Published in December 19th, 2011
Last year, I wrote a post entitled 9 Programming Languages To Watch In 2011. Now that 2011 is basically over, let’s see what happened to these languages over the course of the year. As a reminder, these languages were selected because I expected to see larger than average movement, either up or down. So, there is no Java, Ruby, Python or Objective-C. There are no other typically mainstream languages in this list.
First, here are the comments I had on each language:
- Lua – The language is seeing some good activity on GitHub and StackOverflow. It has a solid Tiobe ranking, but more importantly, jobs for Lua are becoming available. The relative trend for Lua is a great indicator that it is ready to go mainstream.
- R – With data analysis and big data becoming a part of every web startup, languages catering to the data crowd will become popular. The job trend data will be the most interesting part to watch here.
- Clojure – While not popular within the Tiobe index, it is popular in some programming circles. In particular, its job trend growth is showing that it could be posed for a big year of adoption.
- Go – Only Tiobe really shows this as a popular language. It is not ranked well in the Dataist Tier, and job trends are not very reliable yet. However, with a parent of Google it may not need purely organic growth.
- Erlang – This has been around for a few years and has decent trends all around. With the continued growth of real-time technologies like XMPP (eJabberd specifically), PubSubHubbub and others, 2011 could be a year where it becomes the next Python.
- Scala – This is one of the interesting trends. Scala has a very good showing in the Dataist Tier, but is not really ranked in the Tiobe index. With the solid job growth trends and popular adopters (i.e. Twitter), Scala could gain a serious amount of acceptance.
- Groovy – More than anything, I believe Groovy missed its window of opportunity. It is a solid scripting language with decent job growth trends, but how can it differentiate itself from Ruby, Python, Erlang and Scala?
- Scheme – For whatever reason, this language refuses to go away and has even picked up some interest. Without decent job growth, we could be another year away from Scheme breaking out again, at least 30 years after it broke out the first time.
- ActionScript – ActionScript is included in this list because of its high ranking on Tiobe and the Dataist Tier. However, the job trends do not point to good things for the language. It could be a temporary slump, so you should keep an eye on it next year.
So, what happened in 2011? The job trends give us some level of corporate demand. One minor note is that the job data is somewhat noisy and difficult to grab for some languages. Go and R are not in the list because of the difficulty of getting any reasonably sane job demand. Scheme is still included, but it is still fairly noisy data.
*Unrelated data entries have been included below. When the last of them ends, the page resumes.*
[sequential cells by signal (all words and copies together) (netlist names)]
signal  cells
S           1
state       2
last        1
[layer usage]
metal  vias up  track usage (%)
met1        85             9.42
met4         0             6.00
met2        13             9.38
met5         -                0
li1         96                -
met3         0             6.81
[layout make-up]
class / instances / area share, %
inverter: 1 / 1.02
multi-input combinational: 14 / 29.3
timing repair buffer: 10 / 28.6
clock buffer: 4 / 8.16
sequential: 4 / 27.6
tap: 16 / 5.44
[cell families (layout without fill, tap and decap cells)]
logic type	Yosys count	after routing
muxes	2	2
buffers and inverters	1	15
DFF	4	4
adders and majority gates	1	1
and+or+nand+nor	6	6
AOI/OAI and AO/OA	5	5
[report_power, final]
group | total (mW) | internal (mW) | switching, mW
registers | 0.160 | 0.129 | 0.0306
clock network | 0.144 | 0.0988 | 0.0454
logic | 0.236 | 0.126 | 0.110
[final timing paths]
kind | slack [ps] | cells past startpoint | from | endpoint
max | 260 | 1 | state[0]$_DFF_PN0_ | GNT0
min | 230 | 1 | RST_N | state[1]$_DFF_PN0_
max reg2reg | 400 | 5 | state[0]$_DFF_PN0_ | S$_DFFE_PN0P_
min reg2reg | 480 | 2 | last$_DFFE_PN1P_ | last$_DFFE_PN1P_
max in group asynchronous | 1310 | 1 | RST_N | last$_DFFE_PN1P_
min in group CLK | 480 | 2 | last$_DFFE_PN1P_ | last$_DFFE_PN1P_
$ cat src/rtl/glyph_pkg.sv
`timescale 1ns/1ps
`default_nettype none
// +--------------------------------------------------------------------+
// | glyph_pkg : shared geometry constants and sequencer state encoding |
// | Rev 1.0                                                            |
// +--------------------------------------------------------------------+
package glyph_pkg;

   localparam int CELL_W   = 8;
   localparam int CELL_H   = 12;
   localparam int H_ACTIVE = 640;
   localparam int V_ACTIVE = 480;
   localparam int GX_W     = $clog2(CELL_W);

   typedef enum logic [1:0] {
      IDLE   = 2'd0,
      ACTIVE = 2'd1,
      VBLANK = 2'd2
   } seq_state_t;

endpackage
`default_nettype wire

$ cat src/rtl/cell_row_counter.sv
`timescale 1ns/1ps
`default_nettype none
// +--------------------------------------------------------------------+
// | cell_row_counter : incremental vpos/CELL_H and vpos mod CELL_H     |
// | Rev 1.0                                                            |
// +--------------------------------------------------------------------+
module cell_row_counter
   import glyph_pkg::*;
#(
   parameter int CELL_H = glyph_pkg::CELL_H
) (
   input  logic       clk,
   input  logic       rst_n,
   input  logic       line_start,
   input  logic       frame_start,
   input  logic       enable,
   output logic [5:0] y_block,
   output logic [3:0] g_y
);

   logic [5:0] r_y_block;
   logic [3:0] r_g_y;

   always_ff @(posedge clk or negedge rst_n) begin
      if (!rst_n) begin
         r_y_block <= 6'd0;
         r_g_y     <= 4'd0;
      end else if (line_start) begin
         if (frame_start) begin
            r_y_block <= 6'd0;
            r_g_y     <= 4'd0;
         end else if (enable) begin
            if (r_g_y == 4'(CELL_H - 1)) begin
               r_g_y     <= 4'd0;
               r_y_block <= r_y_block + 6'd1;
            end else begin
               r_g_y <= r_g_y + 4'd1;
            end
         end
      end
   end

   assign y_block = r_y_block;
   assign g_y     = r_g_y;

endmodule
`default_nettype wire

$ cat src/rtl/glyph_cell_sequencer.sv
`timescale 1ns/1ps
`default_nettype none
// +--------------------------------------------------------------------+
// | glyph_cell_sequencer : cell coordinates and animation frame count  |
// | Rev 1.0                                                            |
// +--------------------------------------------------------------------+
module glyph_cell_sequencer
   import glyph_pkg::*;
#(
   parameter int H_ACTIVE  = glyph_pkg::H_ACTIVE,
   parameter int V_ACTIVE  = glyph_pkg::V_ACTIVE,
   parameter int CELL_H    = glyph_pkg::CELL_H,
   parameter int FRAME_DIV = 1
) (
   input  logic       clk,
   input  logic       rst_n,
   input  logic [9:0] hpos,
   input  logic [9:0] vpos,
   input  logic       display_on,
   input  logic       run,
   input  logic       step,
   output logic [6:0] x_block,
   output logic [2:0] g_x,
   output logic [5:0] y_block,
   output logic [3:0] g_y,
   output logic       cell_valid,
   output logic [9:0] frame_cnt,
   output logic       frame_tick
);

   seq_state_t r_state;
   seq_state_t w_state_next;

   logic [6:0] r_x_block;
   logic [2:0] r_g_x;
   logic       r_cell_valid;
   logic       r_frame_tick;
   logic [9:0] r_frame_cnt;
   logic [3:0] r_presc;
   logic       r_step_pend;
   logic       r_step_prev;

   logic w_line_start;
   logic w_frame_start;
   logic w_frame_end;
   logic w_tick;
   logic w_step_edge;
   logic w_hvis;

   assign w_line_start  = (hpos == 10'd0);
   assign w_frame_start = w_line_start && (vpos == 10'd0);
   assign w_frame_end   = w_line_start && (vpos == 10'(V_ACTIVE));
   assign w_tick        = (r_state == ACTIVE) && w_frame_end;
   assign w_step_edge   = step && !r_step_prev;
   assign w_hvis        = (hpos < 10'(H_ACTIVE));

   always_comb begin
      w_state_next = r_state;
      case (r_state)
         IDLE:    if (w_frame_start) w_state_next = ACTIVE;
         ACTIVE:  if (w_frame_end)   w_state_next = VBLANK;
         VBLANK:  if (w_frame_start) w_state_next = ACTIVE;
         default: w_state_next = IDLE;
      endcase
   end

   always_ff @(posedge clk or negedge rst_n) begin
      if (!rst_n) begin
         r_state      <= IDLE;
         r_x_block    <= 7'd0;
         r_g_x        <= 3'd0;
         r_cell_valid <= 1'b0;
         r_frame_tick <= 1'b0;
         r_frame_cnt  <= 10'd0;
         r_presc      <= 4'd0;
         r_step_pend  <= 1'b0;
         r_step_prev  <= 1'b0;
      end else begin
         r_state      <= w_state_next;
         r_step_prev  <= step;
         r_frame_tick <= w_tick;
         // An edge arriving on the tick itself survives into the next frame.
         r_step_pend  <= w_step_edge || (r_step_pend && !w_tick);

         if (w_state_next == IDLE) begin
            r_x_block    <= 7'd0;
            r_g_x        <= 3'd0;
            r_cell_valid <= 1'b0;
         end else begin
            r_x_block    <= hpos[9:GX_W];
            r_g_x        <= hpos[GX_W-1:0];
            r_cell_valid <= display_on && w_hvis && (w_state_next == ACTIVE);
         end

         if (w_tick) begin
            if (run) begin
               if (r_presc == 4'(FRAME_DIV - 1)) begin
                  r_presc     <= 4'd0;
                  r_frame_cnt <= r_frame_cnt + 10'd1;
               end else begin
                  r_presc <= r_presc + 4'd1;
               end
            end else if (r_step_pend) begin
               r_frame_cnt <= r_frame_cnt + 10'd1;
            end
         end
      end
   end

   cell_row_counter #(
      .CELL_H (CELL_H)
   ) u_rows (
      .clk         (clk),
      .rst_n       (rst_n),
      .line_start  (w_line_start),
      .frame_start (w_frame_start),
      .enable      (r_state == ACTIVE),
      .y_block     (y_block),
      .g_y         (g_y)
   );

   assign x_block    = r_x_block;
   assign g_x        = r_g_x;
   assign cell_valid = r_cell_valid;
   assign frame_cnt  = r_frame_cnt;
   assign frame_tick = r_frame_tick;

endmodule
`default_nettype wire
The following chart shows the
raw demand for the remaining languages:
As you can see, ActionScript continues its decline, and it has started to decline more rapidly. Scheme, even with the noisy data, is fairly flat. Groovy is showing solid growth over the past few years, and Scala demand seems to be increasing quickly. Lua is only showing slight growth, outpacing Erlang and Clojure.
This is where things get interesting. As you can see, both Lua and Clojure seem to be exploding, but that does not yet translate into large job demand. Also growing rapidly, and at almost the same rate, are Scala, Erlang and Groovy. Scheme and ActionScript have no relative growth compared to the others, as is expected.
The
TIOBE Index for December 2011 was recently updated, so it also provides a good comparison. In addition, I compared the activity from GitHub and StackOverflow in order to get a broader picture of activity.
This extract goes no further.